A Machine Learning and Finite Element Framework for Inverse Elliptic PDEs via Dirichlet-to-Neumann Mapping
Journal:
arXiv
Published Date:
Apr 4, 2025
Abstract
Inverse problems for partial differential equations (PDEs) are crucial in
numerous applications such as geophysics, biomedical imaging, and material
science, where unknown physical properties must be inferred from indirect
measurements. In this work, we address the inverse problem for elliptic PDEs by
leveraging the Dirichlet-to-Neumann (DtN) map, which captures the relationship
between boundary inputs and flux responses. Thus, this approach enables to
solve the inverse problem that seeks the material properties inside the domain
by utilizing the boundary data. Our framework employs an unsupervised machine
learning algorithm that integrates a finite element method (FEM) in the inner
loop for the forward problem, ensuring high accuracy.
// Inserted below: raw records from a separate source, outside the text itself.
==> config.mk <==
export PLATFORM = sky130hd
export DESIGN_NAME = down_event_counter
export DESIGN_NICKNAME = d
export VERILOG_FILES = /design/src/design/down_event_counter_pkg.sv /design/src/design/down_event_counter.sv /design/src/design/edge_qualifier.sv /design/src/design/count_wrap.sv
export SDC_FILE = /design/constraint.sdc
export NUM_CORES = 1
export LEC_CHECK = 0
export ABC_AREA = 1
export ABC_CLOCK_PERIOD_IN_PS = 2100
export BUFFER_PORTS_ARGS = -buffer_cell sky130_fd_sc_hd__buf_2
export CAP_MARGIN = 5
export CORE_MARGIN = 3
export CORE_UTILIZATION = 50
export DETAILED_ROUTE_END_ITERATION = 16
export MAX_ROUTING_LAYER = met4
export PLACE_DENSITY = 0.88
export SYNTH_ARGS = -nofsm -noshare
export SYNTH_HDL_FRONTEND = slang
export SYNTH_HIERARCHICAL = 1
export SYNTH_SLANG_ARGS = --single-unit
==> constraint.sdc <==
create_clock -name clk -period 2.1 [get_ports clk]
set_input_delay 0.105 -clock clk [delete_from_list [all_inputs] [get_ports clk]]
set_output_delay 0.105 -clock clk [all_outputs]
set_load 0.02 [all_outputs]
==> src/design/down_event_counter_pkg.sv <==
// constants and types shared by the down event counter
// assumes a 10 MHz system clock and decimal counts 0..9999
package down_event_counter_pkg;
  localparam int          COUNT_W   = 14;
  localparam logic [13:0] COUNT_MAX = 14'h270F;
  localparam logic [13:0] COUNT_ZERO = 14'h0000;
  localparam logic [13:0] COUNT_ONE = 14'h0001;
  localparam int          CLK_HZ    = 10000000;

  typedef enum logic [1:0] {
    EDGE_BOTH,
    EDGE_RISE,
    EDGE_FALL
  } count_edge_t;

  typedef enum logic {
    DIR_UP,
    DIR_DOWN
  } count_dir_t;

  typedef enum logic {
    RELOAD_RISE,
    RELOAD_FALL
  } reload_edge_t;
endpackage

==> src/design/down_event_counter.sv <==
// down event counter: counts qualified input edges, flags the target
// assumes all inputs are synchronous to clk; reset stands for power-up
// Function
// down mode decrements count by one per qualifying count edge, from load
// terminal flag is on when the count equals the target
// qualifying reload edge loads the count and clears the flag; without latching the code sets the flag when load equals target
// target value is programmable from 0 to 9999
// load value 0..9999, copied at power-up and every reload
// latching keeps the flag on after target until reload
// without latching the flag follows count equals target only
// edge selection both counts rising and falling edges
// edge selection high counts rising edges only
// edge selection low counts falling edges only
// reload on rising or falling reload edge per reload selection
// current count 0..9999 is readable as status
// incrementing from 9999 wraps to zero
// count input error freezes counting, reloads still work
// reload input error blocks reloads, counting still works
// flag derives only from count and target, never error
// no error is generated or passed on by the block
// decrementing from zero wraps to 9999
// inputs sampled on clk, edges found by compare; reload beats count
`timescale 1ns/1ps
`default_nettype none
module down_event_counter
  import down_event_counter_pkg::*;
(
  input  wire logic                                 clk,           // system clock
  input  wire logic                                 reset_n,       // async reset, low
  input  wire logic                                 countPulseIn,  // count input
  input  wire logic                                 countErr,      // count input error
  input  wire logic                                 reloadIn,      // reload input
  input  wire logic                                 reloadErr,     // reload input error
  input  wire down_event_counter_pkg::count_dir_t   countDir,      // up or down
  input  wire down_event_counter_pkg::count_edge_t  countEdge,     // counted edges
  input  wire down_event_counter_pkg::reload_edge_t reloadEdge,    // reload edge
  input  wire logic                                 latchEn,       // latch the flag
  input  wire logic [13:0]                          targetValue,   // target 0..9999
  input  wire logic [13:0]                          loadValue,     // load 0..9999
  output logic [13:0]                               countValue,    // current count
  output logic                                      termFlag,      // count hit target
  output logic                                      errOut         // always low
);
  import down_event_counter_pkg::*;

  logic        errOut_r;
  logic [13:0] count_nxt;
  logic        loaded_r;
  logic        cntRise;
  logic        cntFall;
  logic        rldRise;
  logic        rldFall;
  logic        countHit;
  logic        reloadHit;
  logic [13:0] stepped;
  logic [13:0] countVal_r;
  logic [13:0] loadClamp;
  logic [13:0] targetClamp;
  logic        flag_r;
  logic        flag_nxt;

  edge_qualifier u_cnt_edge (
    .clk      (clk),
    .reset_n  (reset_n),
    .sigIn    (countPulseIn),
    .riseSeen (cntRise),
    .fallSeen (cntFall)
  );

  edge_qualifier u_rld_edge (
    .clk      (clk),
    .reset_n  (reset_n),
    .sigIn    (reloadIn),
    .riseSeen (rldRise),
    .fallSeen (rldFall)
  );

  count_wrap u_wrap (
    .countIn  (countVal_r),
    .goDown   (countDir == DIR_DOWN),
    .countOut (stepped)
  );

  // out-of-range settings are held at the top of range
  assign loadClamp   = (loadValue > COUNT_MAX) ? COUNT_MAX : loadValue;
  assign targetClamp = (targetValue > COUNT_MAX) ? COUNT_MAX : targetValue;

  always_comb begin
    countHit = 1'b0;
    unique case (countEdge)
      EDGE_BOTH: countHit = cntRise | cntFall;
      EDGE_RISE: countHit = cntRise;
      EDGE_FALL: countHit = cntFall;
      default:   countHit = 1'b0;
    endcase
    countHit = countHit & ~countErr;
  end

  always_comb begin
    if (reloadEdge == RELOAD_RISE) begin
      reloadHit = rldRise;
    end else begin
      reloadHit = rldFall;
    end
    reloadHit = reloadHit & ~reloadErr;
  end

  // first cycle after reset copies the load value in
  always_ff @(posedge clk or negedge reset_n) begin
    if (!reset_n) begin
      loaded_r <= 1'b0;
    end else begin
      loaded_r <= 1'b1;
    end
  end

  always_comb begin
    count_nxt = countVal_r;
    if (!loaded_r || reloadHit) begin
      count_nxt = loadClamp;                    // see R03 see R05
    end else if (countHit) begin
      count_nxt = stepped;                      // see R01 see R13
    end
  end

  always_ff @(posedge clk or negedge reset_n) begin
    if (!reset_n) begin
      countVal_r <= COUNT_ZERO;
    end else begin
      countVal_r <= count_nxt;
    end
  end

  // flag follows the next count so it leaves the flop with the count
  always_comb begin
    if (!loaded_r || reloadHit) begin
      flag_nxt = 1'b0;
      if (!latchEn) begin
        flag_nxt = (count_nxt == targetClamp);
      end
    end else if (latchEn) begin
      flag_nxt = flag_r | (count_nxt == targetClamp);
    end else begin
      flag_nxt = (count_nxt == targetClamp);                // see R02 see R07
    end
  end

  always_ff @(posedge clk or negedge reset_n) begin
    if (!reset_n) begin
      flag_r <= 1'b0;
    end else begin
      flag_r <= flag_nxt;
    end
  end

  // the block never raises an error; held in a flop like every other output
  always_ff @(posedge clk or negedge reset_n) begin
    if (!reset_n) begin
      errOut_r <= 1'b0;
    end else begin
      errOut_r <= 1'b0;
    end
  end

  assign countValue = countVal_r;
  assign termFlag   = flag_r;
  assign errOut     = errOut_r;
endmodule
`default_nettype wire

==> src/design/edge_qualifier.sv <==
// qualifies transitions of one sampled digital signal
// assumes the input is synchronous to clk
`timescale 1ns/1ps
`default_nettype none
module edge_qualifier (
  input  wire logic clk,         // system clock
  input  wire logic reset_n,     // async reset, active low
  input  wire logic sigIn,       // sampled signal
  output logic      riseSeen,    // combinational: rose this cycle
  output logic      fallSeen     // combinational: fell this cycle
);
  logic prev_r;

  // previous sample; reset to the current level is impossible, so start low
  always_ff @(posedge clk or negedge reset_n) begin
    if (!reset_n) begin
      prev_r <= 1'b0;
    end else begin
      prev_r <= sigIn;
    end
  end

  assign riseSeen = sigIn & ~prev_r;
  assign fallSeen = ~sigIn & prev_r;
endmodule
`default_nettype wire

==> src/design/count_wrap.sv <==
// modulo-10000 step of a count value
// assumes the input count is within 0..9999
`timescale 1ns/1ps
`default_nettype none
module count_wrap
  import down_event_counter_pkg::*;
(
  input  wire logic [13:0] countIn,   // present count
  input  wire logic        goDown,    // 1 decrements, 0 increments
  output logic      [13:0] countOut   // stepped count
);
  always_comb begin
    if (goDown) begin
      if (countIn == COUNT_ZERO) begin
        countOut = COUNT_MAX;
      end else begin
        countOut = countIn - COUNT_ONE;
      end
    end else begin
      if (countIn >= COUNT_MAX) begin
        countOut = COUNT_ZERO;
      end else begin
        countOut = countIn + COUNT_ONE;
      end
    end
  end
endmodule
`default_nettype wire

## After elaboration in Yosys (flattened, before gate mapping)

Cells that the tools add are included.

| cells by class | value |
|---|---|
| reductions and logical operators | 4 |
| multiplexer cells | 12 |
| bitwise logic cells | 14 |
| $add $sub $neg | 2 |
| $lt $le $gt $ge | 3 |
| equality and inequality tests | 3 |

Operators by type and width:

| cell | number |
|---|---|
| two-way mux 14 bit | 7 |
| greater-than comparator 14 bit, second input constant | 2 |
| adder 14 x 1 -> 14 bit, second input constant | 1 |
| equality test 14 bit | 1 |
| greater-or-equal comparator 14 bit, second input constant | 1 |
| zero test 14 bit | 1 |
| subtractor 14 x 1 -> 14 bit, second input constant | 1 |
| AND 1 bit | 6 |
| inverter 1 bit | 6 |
| two-way mux 1 bit | 4 |
| one-hot mux 1 bit (3 select lines) | 1 |
| equality test 2 x 1 -> 1 bit, second input constant | 1 |
| equality test 2 bit, second input constant | 1 |
| zero test 2 bit | 1 |
| OR 1 bit | 2 |
| zero test 1 bit | 1 |
| logical OR 1 bit | 1 |

| word-level totals | value |
|---|---|
| logic and storage cells | 43 |
| flip-flop bits (word level) | 18 |
| input bits | 39 |
| output and inout port bits | 16 |

## Logic depth before layout (Yosys ltp)

| logic depth | value |
|---|---|
| depth after elaboration | 11 |
| gate-level depth with buffers | 21 |
| depth with buffers taken out | 20 |

## Cells and area by module

The synthesis kept the hierarchy.

By module, submodules not included:

| module | area each (µm²) | instances | cells each | seq. area each (µm²) |
|---|---|---|---|---|
| down_event_counter | 1447.6 | 1 | 255 | 400.4 |
| count_wrap | 1006.0 | 1 | 208 | 0.0 |
| edge_qualifier | 40.0 | 2 | 5 | 25.0 |

## Least setup slack after synthesis

OpenSTA, ideal clock, no wires.

| timing | value |
|---|---|
| path type | flip-flop to flip-flop |
| start point | reg countVal_r[0] (netlist: countValue[0]) |
| end point | reg flag_r (netlist: termFlag) |
| cell stages (with the launch flop) | 20 |
| period minus slack after synthesis | 2.228 ns |
| setup slack | -0.128 ns |
| data arrival time | 2.155 ns |
| setup time | 0.073 ns |
| path through | dfrtp_1 > inv_1 > ha_1 > nand2_2 > nor2_4 > nand2_2 > buf_6 > nand3_1 > nand2_1 > nand2_1 > nand3b_1 > nand2_1 > nand2_1 > nand3_1 > nand2_1 > nor2_1 > nand2_1 > nor2_1 > nand2_1 > a21oi_2 |

| on the way | value |
|---|---|
| longest elaborated chain between the ends | 9 |

RTL lines:

| element | RTL line | text |
|---|---|---|
| from (decl) | down_event_counter.sv:56 | `logic [13:0] countVal_r;` |
| from (signal assigned) | down_event_counter.sv:130 | `countVal_r <= count_nxt;` |
| adder 14 x 1 -> 14 bit (tied with other cells) | count_wrap.sv:23 | `countOut = countIn + COUNT_ONE;` |
| two-way mux 14 bit (on tied branches) | count_wrap.sv:20, count_wrap.sv:14 |  |
| two-way mux 14 bit (*) | count_wrap.sv:13 | `if (goDown) begin` |
| net stepped[13] | down_event_counter.sv:55 | `logic [13:0] stepped;` |
| two-way mux 14 bit (*) | down_event_counter.sv:121 | `end else if (countHit) begin` |
| two-way mux 14 bit (*) | down_event_counter.sv:119 | `if (!loaded_r \|\| reloadHit) begin` |
| equality test 14 bit (*) | down_event_counter.sv:139, down_event_counter.sv:142, down_event_counter.sv:144 |  |
| OR 1 bit | down_event_counter.sv:142 | `flag_nxt = flag_r \| (count_nxt == targetClamp);` |
| two-way mux 1 bit | down_event_counter.sv:141 | `end else if (latchEn) begin` |
| two-way mux 1 bit (*) | down_event_counter.sv:136 | `if (!loaded_r \|\| reloadHit) begin` |
| net flag_nxt | down_event_counter.sv:60 | `logic flag_nxt;` |
| to (signal assigned) | down_event_counter.sv:152 | `flag_r <= flag_nxt;` |
| to (decl) | down_event_counter.sv:59 | `logic flag_r;` |

Mark *: on every way through the listed nets, which the timed path passes. The rest lies on a longest branch.

## Worst setup path in the final report

| timing | value |
|---|---|
| start point | reg countVal_r[3] (netlist: countValue[3]) |
| end point | reg flag_r (netlist: termFlag) |

| on the way | value |
|---|---|
| longest elaborated chain between the ends | 9 |

RTL lines:

| element | RTL line | text |
|---|---|---|
| adder 14 x 1 -> 14 bit (tied with other cells) | count_wrap.sv:23 |  |
| two-way mux 14 bit (on tied branches) | count_wrap.sv:20, count_wrap.sv:14 |  |
| two-way mux 14 bit (*) | count_wrap.sv:13 |  |
| net stepped[4] | down_event_counter.sv:55 |  |
| two-way mux 14 bit (*) | down_event_counter.sv:121 |  |
| two-way mux 14 bit (*) | down_event_counter.sv:119 |  |
| net count_nxt[4] | down_event_counter.sv:47 | `logic [13:0] count_nxt;` |
| equality test 14 bit (*) | down_event_counter.sv:139, down_event_counter.sv:142, down_event_counter.sv:144 |  |
| OR 1 bit | down_event_counter.sv:142 |  |
| two-way mux 1 bit | down_event_counter.sv:141 |  |
| two-way mux 1 bit (*) | down_event_counter.sv:136 |  |
| net flag_nxt | down_event_counter.sv:60 |  |

Marked as above.

==> key figures <==
Yosys
  • Synth top area cells: nand2_1, dfrtp_1, nand3_1
  • Compound-Gate Fraction of Synth Area: 4.35%
  • Largest family of logic cells by synthesized area: simple AND/OR/NAND/NOR gates
  • Synth Instances: 473
  • Sequential share of the synthesized area: between 10% and 20%
  • Xor/xnor share of the synthesized area: under 10%
  • Synth top area share: around 29%
  • Post-synthesis adder-cell area fraction: less than 1%
  • Multiplexer share of the synthesized area: 0%
  • Mapped Area: between 0.002 and 0.003 mm2
  • Syn nets: between 500 and 600
  • Leading area contributor after synthesis: nand2_1
  • Synth Area per Inst: about 5.4 um2
  • Distinct cell type count after synthesis: 27
  • Simple-Gate Fraction of Synth Area: roughly 58%
  • Ys Warns: 6
  • #FFs+latches synth: 18

Drt
  • ANT nets after route: 0
  • Drt wl/cell: ~13 um
  • DR vias/cell: about 5.2
  • Vias: between 3,000 and 4,000
  • WL final: between 8 and 9 mm
  • Drt pass-1 iters: 8
  • Residual DRC: 0
  • DRT iter0 DRCs: 415

STA
  • Final period utilization: 111%
  • RSZ-0062 raised after global routing: true
  • Max Freq: between 400 and 500 MHz
  • Final hold slack: between 0.1 and 0.15 ns
  • Tmin final: about 2.3 ns
  • Clk_skew: about 0.0017 ns
  • Final hold violations: 0
  • Final Max Slew Viols: 0
  • Sum Neg Setup Slack: -0.235 ns
  • Final setup violation count: 1
  • Worst setup margin: -0.235 ns

Finish
  • # diodes: 0
  • Nets: 636
  • Post-route insts no fill: around 660
  • Area grow syn2layout: 41.0%
  • Layout cell share with drive strength beyond 1: 33.3%
  • Final instance area: ~0.0036 mm2
  • Final Core Density: between 70% and 80%

Pwr
  • Total power: roughly 1.7 mW
  • Pwr dens: roughly 480 mW/mm2
  • Combinational power share: just under 60%
  • Peak VDD IR: between 0.0003 and 0.0004 V
  • Flop pwr share: a little over a quarter
  • Leakage: about 2.2 nW
  • Internal power: ~0.94 mW
  • Switching power: between 0.7 and 0.8 mW
  • Clock power frac: between 10% and 20%
  • Sw frac: 44.8%

Place
  • Dpl ws: -0.293 ns
  • Cell count after placement: 637
  • Final weighted congestion in routability-driven placement: 0.991
  • Hpwl dp: around 6.3 mm
  • I/O Buffers: 53
  • Placed cell areas: approximately 0.0032 mm2

Worst setup path
  • Crit-path max FO: 5
  • Reg2Reg Setup Slack: -0.24 ns
  • CP required: about 2.3 ns
  • Critical path endpoint category: flop
  • Critical path class: flop to flop
  • R2R depth: 19
  • R2r startpoint: countValue[3]
  • Setup crit start kind: flop
  • Worst R2R End: termFlag
  • CP Data Arrival Time: ~2.5 ns

CTS
  • Clock transition at path regs: roughly 0.070 ns
  • CTS buffer count: 3
  • Clk sink count: 18
  • CTS tree: yes
  • Clk_lat worst skew: ~0.25 ns
  • CTS HTree Levels: 1
  • Clk buf depth: 2
  • Root Driver: clkbuf_8

GRT
  • Vias in the first global route: ~3,200
  • Tot GR Track Use: ~30%
  • Pin count of the biggest net entering global routing: 20
  • Grt ovf: 0
  • Initial antenna violation count: 0
  • First-pass GRT wire length: 14.3 mm

Min path
  • Worst Hold End: termFlag
  • Worst hold path cell count: 3
  • Hold_sp: latchEn
  • Worst Hold Class: primary input to flop

Run status
  • Failing checks: negative setup slack
  • Status: finished, violations left

Floorplanning
  • Initial Util: around 53%
  • # IOs: 55
  • Die H: between 70 and 80 um
  • Die width: roughly 77 um
  • Number of cell rows: 25
  • Die area: approximately 0.006 mm2
  • CORE AREA: around 0.0048 mm2

Job
  • Maxcap violations: 0
-- cells in the final DEF (no fill, tap or decap), drive strengths merged --
master       synthesis  final
xor2                 8      8
nand3               58     58
a21oi               10     10
nor2                56     57
o21bai               1      1
ha                   2      2
buf                 11    124
a21boi               2      2
o21ai                6      6
dfrtp               18     18
inv                 79     79
dlygate4sd3          0      3
nand2              210    210
nand3b               4      4
clkbuf               0      4
conb                 2      2
nand4                6      6
-- kinds of logic (layout without fill, tap and decap cells) --
| kind of cell | after synthesis | count (layout) |
|---|---|---|
| adders and majority gates | 2 | 2 |
| AOI/OAI and AO/OA | 19 | 19 |
| buffers and inverters | 90 | 210 |
| other | 2 | 2 |
| DFF | 18 | 18 |
| xor gates and xnor gates | 8 | 8 |
| and+or+nand+nor | 334 | 335 |
-- worst max-delay path: stages (launching register included) --
cell and delay, ns:
dfrtp_2 0.46, buf_6 0.14, nor2_4 0.14, nand2_4 0.07, nor2_4 0.15, nand2_4 0.10, buf_4 0.16, nand3_1 0.08
nand2_1 0.07, nand3_1 0.09, nand2_1 0.07, nand2_1 0.08, nand2_1 0.07, nand2_1 0.06, nand2_1 0.04, nor2_1 0.11
nand2_1 0.08, nor2_2 0.11, nand2_1 0.07, a21oi_2 0.11
-- worst max path at each step --
stage	from	to	slack (ns)
after floorplan	countValue[7]	termFlag	0.007
after global placement	countValue[3]	termFlag	-0.23
after detailed placement	countValue[0]	termFlag	-0.29
after CTS	countValue[1]	termFlag	-0.16
after global routing	countValue[3]	termFlag	-0.40
final	countValue[3]	termFlag	-0.24
-- power by group through the flow --
| stage | Sequential (mW) | Clock (mW) | Combinational, mW |
|---|---|---|---|
| floorplan | 0.475 | 0 | 0.480 |
| global placement | 0.434 | 0 | 0.847 |
| detailed placement | 0.437 | 0 | 0.859 |
| CTS | 0.433 | 0.247 | 0.936 |
| global route | 0.445 | 0.271 | 1.10 |
| finish | 0.442 | 0.249 | 1.01 |
-- flip-flops by register name, summed over array words and instances (netlist names) --
name	count
loaded_r	1
u_rld_edge/prev_r	1
countValue	14
termFlag	1
u_cnt_edge/prev_r	1
-- what timing repair did --
item                                    CTS  global route
cloned                                    1             0
endpoints found under the hold margin    20             0
hold buffers                              3             0
pin swaps                                23            23
resized for setup                        29            25
buffers inserted                         12             4
endpoints found under the setup margin    1             4
-- per-layer routing --
layer,wire length [um],GRT usage [%]
met5,0,-
met4,441,13.7
met3,671,2.23
met2,4190,50.6
met1,3560,35.1
-- synthesized netlist by cell type, drive strengths merged --
cell and count:
o21ai 6, nor2 56, dfrtp 18, nand4 6, a21oi 10, nand3b 4, conb 2, ha 2
a21boi 2, inv 79, nand2 210, xor2 8, o21bai 1, nand3 58, buf 11
-- layout make-up --
type | instances | area [um2]
Fill cell | 399 | 1240
Timing Repair Buffer | 127 | 847
Tap cell | 67 | 83.8
Clock buffer | 4 | 45.0
Sequential cell | 18 | 458
Multi-Input combinational cell | 366 | 1840
Inverter | 79 | 302
Power figures use the tool's default switching activity.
Moreover our approach is
flexible to utilize partial observations of the boundary data, which is often
the case in real-world scenarios. By incorporating carefully designed loss
functions that accommodate discontinuities, the method refines coefficient
reconstructions iteratively. This combined FEM and machine learning approach
offers a robust, accurate solution strategy for a broad range of inverse
problems, enabling improved estimation of critical parameters in applications
from medical diagnostics to subsurface exploration.